*** Available records ***
--- src/core/pdm_pin_cell.sv ---
// one port pin: direction, driver enable and input sampling
module pdm_pin_cell (
  input  wire logic mclk_in,
  input  wire logic resetn_in,
  input  wire logic dir_in,
  input  wire logic latch_in,
  input  wire logic pad_in,
  output logic      pad_out,
  output logic      pad_oe_n_out,
  output logic      level_out
);

  ////////////////////////////////////////////////////////////////////////////
  // driver follows direction; input mode keeps the driver released
  always_ff @(posedge mclk_in) begin
    if (!resetn_in) begin
      pad_out      <= 1'b0;
      pad_oe_n_out <= 1'b1;
      level_out    <= 1'b0;
    end else begin
      pad_oe_n_out <= ~dir_in;                   // RL3 RL4
      pad_out      <= dir_in & latch_in;         // RL4
      level_out    <= dir_in ? latch_in : pad_in; // input mode reads the pad
    end
  end

endmodule : pdm_pin_cell

--- src/core/pdm_top.sv ---
// direction mode registers for ports 4.0, 6, 7, 8 and 9 behind an Avalon-MM slave
//
// Register access over Avalon-MM was left to the implementer.
module pdm_top #(
  parameter int PORT_PINS = pdm_pkg::PORT_PINS,
  parameter int PIN_CNT   = pdm_pkg::PIN_CNT
) (
  input  wire logic                        mclk_in,
  input  wire logic                        resetn_in,
  input  wire logic [pdm_pkg::ADDR_W-1:0]  avs_address_in,
  input  wire logic                        avs_read_in,
  input  wire logic                        avs_write_in,
  input  wire logic [pdm_pkg::DATA_W-1:0]  avs_writedata_in,
  input  wire logic [pdm_pkg::BE_W-1:0]    avs_byteenable_in,
  output logic      [pdm_pkg::DATA_W-1:0]  avs_readdata_out,
  output logic                             avs_waitrequest_out,
  output logic      [1:0]                  avs_response_out,
  input  wire logic [PIN_CNT-1:0]          port_latch_in,
  input  wire logic [PIN_CNT-1:0]          pad_in,
  output logic      [PIN_CNT-1:0]          pad_out,
  output logic      [PIN_CNT-1:0]          pad_oe_n_out
);

  ////////////////////////////////////////////////////////////////////////////
  // elaboration checks: two ports share one byte register
  if (2 * PORT_PINS != pdm_pkg::REG_W) begin : g_chk_pins
    $error("pdm_top: two ports of PORT_PINS must fill one register");
  end
  if (PIN_CNT != 4 * PORT_PINS + 1) begin : g_chk_cnt
    $error("pdm_top: PIN_CNT must be four ports plus port 4 pin 0");
  end

  ////////////////////////////////////////////////////////////////////////////
  // address decode helper, shared by every register
  function automatic logic pdm_hit(input logic [pdm_pkg::ADDR_W-1:0] addr,
                                   input logic [11:0]                idx);
    pdm_hit = (addr == {idx, 2'b00});
  endfunction : pdm_hit

  ////////////////////////////////////////////////////////////////////////////
  // local widths and slots
  localparam int DW     = pdm_pkg::DATA_W;
  localparam int RW     = pdm_pkg::REG_W;
  localparam int P4_IDX = PIN_CNT - 1;       // port 4 pin 0 sits above both groups

  // the level word must fit in one bus word
  if (PIN_CNT > DW) begin : g_chk_bus
    $error("pdm_top: PIN_CNT exceeds the bus data width");
  end

  ////////////////////////////////////////////////////////////////////////////
  // bus handshake state
  pdm_pkg::pdm_state_t              state_r;
  pdm_pkg::pdm_state_t              state_nxt;
  logic                             wait_r;
  logic                             wait_nxt;
  logic [DW-1:0]                    rdata_r;
  logic [DW-1:0]                    rdata_nxt;
  logic [1:0]                       resp_r;
  logic [1:0]                       resp_nxt;

  ////////////////////////////////////////////////////////////////////////////
  // direction registers
  logic [RW-1:0]                    grp4_r;
  logic [RW-1:0]                    grp4_nxt;
  logic [RW-1:0]                    grp5_r;
  logic [RW-1:0]                    grp5_nxt;
  logic                             p4_dir_r;
  logic                             p4_dir_nxt;

  ////////////////////////////////////////////////////////////////////////////
  // decode wires
  logic                             req_w;
  logic                             hit_grp3_w;
  logic                             hit_grp4_w;
  logic                             hit_grp5_w;
  logic                             hit_level_w;
  logic                             hit_any_w;
  logic                             commit_w;
  logic [RW-1:0]                    wr_byte_w;
  logic [DW-1:0]                    rd_value_w;
  logic [PIN_CNT-1:0]               dir_w;

  ////////////////////////////////////////////////////////////////////////////
  // pin side nets; each bit has its own pin cell as driver
  wire logic [PIN_CNT-1:0]          pad_w;
  wire logic [PIN_CNT-1:0]          oen_w;
  wire logic [PIN_CNT-1:0]          level_w;

  ////////////////////////////////////////////////////////////////////////////
  // address decode; one function keeps all compares alike
  assign req_w       = avs_read_in | avs_write_in;
  assign hit_grp3_w  = pdm_hit(avs_address_in, pdm_pkg::IDX_GRP3);   // RL5
  assign hit_grp4_w  = pdm_hit(avs_address_in, pdm_pkg::IDX_GRP4);   // RL1
  assign hit_grp5_w  = pdm_hit(avs_address_in, pdm_pkg::IDX_GRP5);   // RL2
  assign hit_level_w = pdm_hit(avs_address_in, pdm_pkg::IDX_LEVEL);
  assign hit_any_w   = hit_grp3_w | hit_grp4_w | hit_grp5_w | hit_level_w;

  // write lands only at the edge where the master sees waitrequest low;
  // lane 0 must be enabled, as the registers take whole bytes only
  assign commit_w  = (state_r == pdm_pkg::PDM_ACK) & avs_write_in & avs_byteenable_in[0]; // RL6
  assign wr_byte_w = avs_writedata_in[RW-1:0];

  // read data: direction registers are write-only and read back as zero
  assign rd_value_w = hit_level_w ? DW'(level_w) : '0; // RL6

  ////////////////////////////////////////////////////////////////////////////
  // next values of the direction registers
  assign grp4_nxt   = (commit_w && hit_grp4_w) ? wr_byte_w : grp4_r;                  // RL1
  assign grp5_nxt   = (commit_w && hit_grp5_w) ? wr_byte_w : grp5_r;                  // RL2
  assign p4_dir_nxt = (commit_w && hit_grp3_w) ? wr_byte_w[pdm_pkg::P4_BIT] : p4_dir_r; // RL5

  // per-pin direction: group 4 low, group 5 above, port 4 pin 0 on top
  assign dir_w = {p4_dir_r, grp5_r, grp4_r}; // RL1 RL2 RL5

  ////////////////////////////////////////////////////////////////////////////
  // handshake: one wait cycle, then a single cycle with waitrequest low;
  // the answer is registered so every bus output leaves a flip-flop
  always_comb begin
    state_nxt = state_r;
    wait_nxt  = 1'b1;
    rdata_nxt = rdata_r;
    resp_nxt  = resp_r;
    case (state_r)
      pdm_pkg::PDM_IDLE: begin
        if (req_w) begin
          state_nxt = pdm_pkg::PDM_ACK;
          wait_nxt  = 1'b0;
          resp_nxt  = hit_any_w ? pdm_pkg::RESP_OKAY : pdm_pkg::RESP_ERR;
          rdata_nxt = avs_read_in ? rd_value_w : '0;
        end
      end
      pdm_pkg::PDM_ACK: begin
        // back to idle so a held request is never taken twice
        state_nxt = pdm_pkg::PDM_IDLE;
      end
      default: begin
        state_nxt = pdm_pkg::PDM_IDLE;
      end
    endcase
  end

  ////////////////////////////////////////////////////////////////////////////
  // bus registers; waitrequest stays high through reset
  always_ff @(posedge mclk_in) begin
    if (!resetn_in) begin
      state_r <= pdm_pkg::PDM_IDLE;
      wait_r  <= 1'b1;
      rdata_r <= '0;
      resp_r  <= pdm_pkg::RESP_OKAY;
    end else begin
      state_r <= state_nxt;
      wait_r  <= wait_nxt;
      rdata_r <= rdata_nxt;
      resp_r  <= resp_nxt;
    end
  end

  ////////////////////////////////////////////////////////////////////////////
  // direction registers; reset makes every covered pin an input
  always_ff @(posedge mclk_in) begin
    if (!resetn_in) begin
      grp4_r   <= pdm_pkg::DIR_RST;                 // RL6
      grp5_r   <= pdm_pkg::DIR_RST;                 // RL6
      p4_dir_r <= pdm_pkg::DIR_RST[pdm_pkg::P4_BIT]; // RL6
    end else begin
      grp4_r   <= grp4_nxt;
      grp5_r   <= grp5_nxt;
      p4_dir_r <= p4_dir_nxt;
    end
  end

  ////////////////////////////////////////////////////////////////////////////
  // one cell per pin; the cell registers driver and enable,
  // so a new direction reaches the pad one cycle after the write
  for (genvar i = 0; i < PIN_CNT; i++) begin : g_pin
    pdm_pin_cell u_cell (
      .mclk_in      (mclk_in),
      .resetn_in    (resetn_in),
      .dir_in       (dir_w[i]),
      .latch_in     (port_latch_in[i]),
      .pad_in       (pad_in[i]),
      .pad_out      (pad_w[i]),
      .pad_oe_n_out (oen_w[i]),
      .level_out    (level_w[i])
    );
  end : g_pin

  ////////////////////////////////////////////////////////////////////////////
  // outputs; all of them leave flip-flops
  assign avs_readdata_out    = rdata_r;
  assign avs_waitrequest_out = wait_r;
  assign avs_response_out    = resp_r;
  assign pad_out             = pad_w;
  assign pad_oe_n_out        = oen_w;   // RL3 RL4

endmodule : pdm_top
*** End of Available records ***
* **Assignment**
The reply should consist only of the line containing "for (genvar i" and all lines after it in the listing above, reproduced exactly.

* **Expected output**
  for (genvar i = 0; i < PIN_CNT; i++) begin : g_pin
    pdm_pin_cell u_cell (
      .mclk_in      (mclk_in),
      .resetn_in    (resetn_in),
      .dir_in       (dir_w[i]),
      .latch_in     (port_latch_in[i]),
      .pad_in       (pad_in[i]),
      .pad_out      (pad_w[i]),
      .pad_oe_n_out (oen_w[i]),
      .level_out    (level_w[i])
    );
  end : g_pin

  ////////////////////////////////////////////////////////////////////////////
  // outputs; all of them leave flip-flops
  assign avs_readdata_out    = rdata_r;
  assign avs_waitrequest_out = wait_r;
  assign avs_response_out    = resp_r;
  assign pad_out             = pad_w;
  assign pad_oe_n_out        = oen_w;   // RL3 RL4

endmodule : pdm_top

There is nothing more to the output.